Not much else to say this time. I could give you the old routine of "I'm sorry it took me so long to upload this, this chapter was really hard to write, I'm so busy and have so little time...", but you already know all that whiny yadda yadda, so I'm not boring you with it again.

Although, I do keep wondering how many of you are still reading. If you're there, and you still like my story, please drop me a line! That would really make me happy. :)

Well... we're kind of entering the final curve here. I was planning this fic to have about 10, worst case scenario 11 chapters like the previous one... So maybe in a few years it'll be done (I'm not trying to fool anyone anymore with promises of short-timed deliveries... I mean, they can happen, but knowing me, they most likely won't). What I can still assure people is that I'm not dropping this story. I'm slow like a turtle but I will finish it no matter what, and I really hope at least some of you are patient enough to stay with me until its end.

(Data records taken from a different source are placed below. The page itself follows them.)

===== src/verilog/stc_clock_select.sv =====
`timescale 1ns/100ps
module stc_clock_select (
    input  wire logic clock,
    input  wire logic rst,
    input  wire logic [7:0] prescale_taps,
    input  wire logic ext_pin,
    stc_tick_if.src   tick
);
    logic ext_meta;
    logic ext_sync;
    logic ext_prev;
    logic ext_rise;
    logic ext_fall;

    // Pin passes two flops before the edge detector reads it
    always_ff @(posedge clock or posedge rst) begin
        if (rst) begin
            ext_meta <= 1'b0;
            ext_sync <= 1'b0;
            ext_prev <= 1'b0;
        end else begin
            ext_meta <= ext_pin;
            ext_sync <= ext_meta;
            ext_prev <= ext_sync;
        end
    end

    assign ext_rise = ext_sync & ~ext_prev;
    assign ext_fall = ~ext_sync & ext_prev;

    // Zero stops the timer; prescaled taps are strobes from outside
    always_comb begin
        case (tick.clock_select_field)
            stc_pkg::CS_STOPPED:  tick.timer_tick = 1'b0;
            stc_pkg::CS_EXT_FALL: tick.timer_tick = ext_fall;
            stc_pkg::CS_EXT_RISE: tick.timer_tick = ext_rise;
            default: tick.timer_tick =
                prescale_taps[tick.clock_select_field];
        endcase
    end
endmodule


===== src/verilog/stc_counter_core.sv =====
`timescale 1ns/100ps
module stc_counter_core #(
    parameter int COUNT_W = stc_pkg::COUNT_W
) (
    input  wire logic                clock,
    input  wire logic                rst,
    input  wire logic [3:0]          addr,
    input  wire logic                wr_en,
    input  wire logic                rd_en,
    input  wire logic [7:0]          wdata,
    output logic      [7:0]          rdata,
    input  wire logic [7:0]          prescale_taps,
    input  wire logic                ext_pin,
    input  wire logic                count_down,
    input  wire logic                clear_count,
    input  wire logic [COUNT_W-1:0]  top_value,
    input  wire logic                ovf_at_top,
    input  wire logic [COUNT_W-1:0]  capture_value,
    input  wire logic                capture_strobe,
    input  wire logic                overflow_clear,
    output logic [COUNT_W-1:0]       count_value,
    output logic [COUNT_W-1:0]       compare_a,
    output logic [COUNT_W-1:0]       compare_b,
    output logic [3:0]               waveform_mode_field,
    output logic                     top_reached,
    output logic                     zero_reached,
    output logic                     timer_tick,
    output logic                     overflow_flag
);
    logic [7:0]         timer_control_first;
    logic [7:0]         timer_control_second;
    logic [7:0]         holding;
    logic [COUNT_W-1:0] capture_value_reg;
    logic [COUNT_W-1:0] next_count;
    logic               next_ovf;
    logic               ovf_event;
    logic               wr_cnt_lo;
    logic               wr_hi_any;
    logic               rd_cnt_lo;
    logic               rd_cap_lo;
    logic               wr_cmpa_lo;
    logic               wr_cmpb_lo;
    logic               wr_cap_lo;
    logic               wr_flags;
    logic [7:0]         next_rdata;

    stc_tick_if tick_bus ();

    stc_clock_select u_clock_select (
        .clock         (clock),
        .rst           (rst),
        .prescale_taps (prescale_taps),
        .ext_pin       (ext_pin),
        .tick          (tick_bus.src)
    );

    assign tick_bus.clock_select_field =
        timer_control_second[stc_pkg::CS_POS +: 3];
    assign timer_tick = tick_bus.timer_tick;
    assign waveform_mode_field = {
        timer_control_second[stc_pkg::WGM_HI_POS +: 2],
        timer_control_first[stc_pkg::WGM_LO_POS +: 2]};

    assign wr_cnt_lo  = wr_en && addr == stc_pkg::ADDR_CNT_LO;
    assign wr_cmpa_lo = wr_en && addr == stc_pkg::ADDR_CMPA_LO;
    assign wr_cmpb_lo = wr_en && addr == stc_pkg::ADDR_CMPB_LO;
    assign wr_cap_lo  = wr_en && addr == stc_pkg::ADDR_CAP_LO;
    assign wr_flags   = wr_en && addr == stc_pkg::ADDR_FLAGS;
    // Every wide high byte lands in the one shared holder
    assign wr_hi_any  = wr_en && (addr == stc_pkg::ADDR_CNT_HI  ||
                                  addr == stc_pkg::ADDR_CMPA_HI ||
                                  addr == stc_pkg::ADDR_CMPB_HI ||
                                  addr == stc_pkg::ADDR_CAP_HI);
    assign rd_cnt_lo  = rd_en && addr == stc_pkg::ADDR_CNT_LO;
    assign rd_cap_lo  = rd_en && addr == stc_pkg::ADDR_CAP_LO;

    assign top_reached  = count_value == top_value;
    assign zero_reached = count_value == stc_pkg::COUNT_RESET;

    // Processor write first, then clear, then a step of one
    always_comb begin
        next_count = count_value;
        if (wr_cnt_lo) begin
            next_count = {holding, wdata};
        end else if (timer_tick) begin
            if (clear_count) begin
                next_count = stc_pkg::COUNT_RESET;
            end else if (count_down) begin
                next_count = count_value - COUNT_W'(1);
            end else begin
                next_count = count_value + COUNT_W'(1);
            end
        end
    end

    // Mode logic outside picks top or zero as the overflow point
    assign ovf_event = timer_tick && !wr_cnt_lo &&
        (ovf_at_top ? top_reached : zero_reached);
    // Set wins over a clear in the same cycle
    assign next_ovf = ovf_event ||
        (overflow_flag && !overflow_clear &&
         !(wr_flags && wdata[stc_pkg::FLAG_OVF_POS]));

    // Compare reads return live bytes and leave the holder alone
    always_comb begin
        case (addr)
            stc_pkg::ADDR_CTRL_A:  next_rdata = timer_control_first;
            stc_pkg::ADDR_CTRL_B:  next_rdata = timer_control_second;
            stc_pkg::ADDR_CNT_LO:  next_rdata = count_value[7:0];
            stc_pkg::ADDR_CNT_HI:  next_rdata = holding;
            stc_pkg::ADDR_CMPA_LO: next_rdata = compare_a[7:0];
            stc_pkg::ADDR_CMPA_HI: next_rdata = compare_a[15:8];
            stc_pkg::ADDR_CMPB_LO: next_rdata = compare_b[7:0];
            stc_pkg::ADDR_CMPB_HI: next_rdata = compare_b[15:8];
            stc_pkg::ADDR_CAP_LO:  next_rdata = capture_value_reg[7:0];
            stc_pkg::ADDR_CAP_HI:  next_rdata = holding;
            stc_pkg::ADDR_FLAGS:   next_rdata = {7'h00, overflow_flag};
            default:               next_rdata = 8'h00;
        endcase
    end

    always_ff @(posedge clock or posedge rst) begin
        if (rst) begin
            count_value <= stc_pkg::COUNT_RESET;
            overflow_flag <= 1'b0;
            rdata <= 8'h00;
        end else begin
            count_value <= next_count;
            overflow_flag <= next_ovf;
            rdata <= rd_en ? next_rdata : rdata;
        end
    end

    always_ff @(posedge clock or posedge rst) begin
        if (rst) begin
            timer_control_first  <= stc_pkg::CTRL_RESET;
            timer_control_second <= stc_pkg::CTRL_RESET;
        end else if (wr_en && addr == stc_pkg::ADDR_CTRL_A) begin
            timer_control_first  <= wdata;
        end else if (wr_en && addr == stc_pkg::ADDR_CTRL_B) begin
            timer_control_second <= wdata;
        end
    end

    // Low writes leave the holder intact for reuse
    always_ff @(posedge clock or posedge rst) begin
        if (rst) begin
            holding <= 8'h00;
        end else if (wr_hi_any) begin
            holding <= wdata;
        end else if (rd_cnt_lo) begin
            holding <= count_value[15:8];
        end else if (rd_cap_lo) begin
            holding <= capture_value_reg[15:8];
        end
    end

    always_ff @(posedge clock or posedge rst) begin
        if (rst) begin
            compare_a <= stc_pkg::COUNT_RESET;
            compare_b <= stc_pkg::COUNT_RESET;
        end else if (wr_cmpa_lo) begin
            compare_a <= {holding, wdata};
        end else if (wr_cmpb_lo) begin
            compare_b <= {holding, wdata};
        end
    end

    always_ff @(posedge clock or posedge rst) begin
        if (rst) begin
            capture_value_reg <= stc_pkg::COUNT_RESET;
        end else if (wr_cap_lo) begin
            capture_value_reg <= {holding, wdata};
        end else if (capture_strobe) begin
            capture_value_reg <= capture_value;
        end
    end
endmodule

Well, I really hope you enjoyed this chapter, and I look forward to your comments and to see you again in the next one! Thank you for reading!

(P.S.: Oh, just so you know, I took the concept of the kekkai from another Clamp's work, X. Although I twisted it a little bit. Being all Clamp's works part of the same multiverse, and being Clow Reed the most powerful being in the entire thing, it makes sense that he would have such power, or his own version of it.)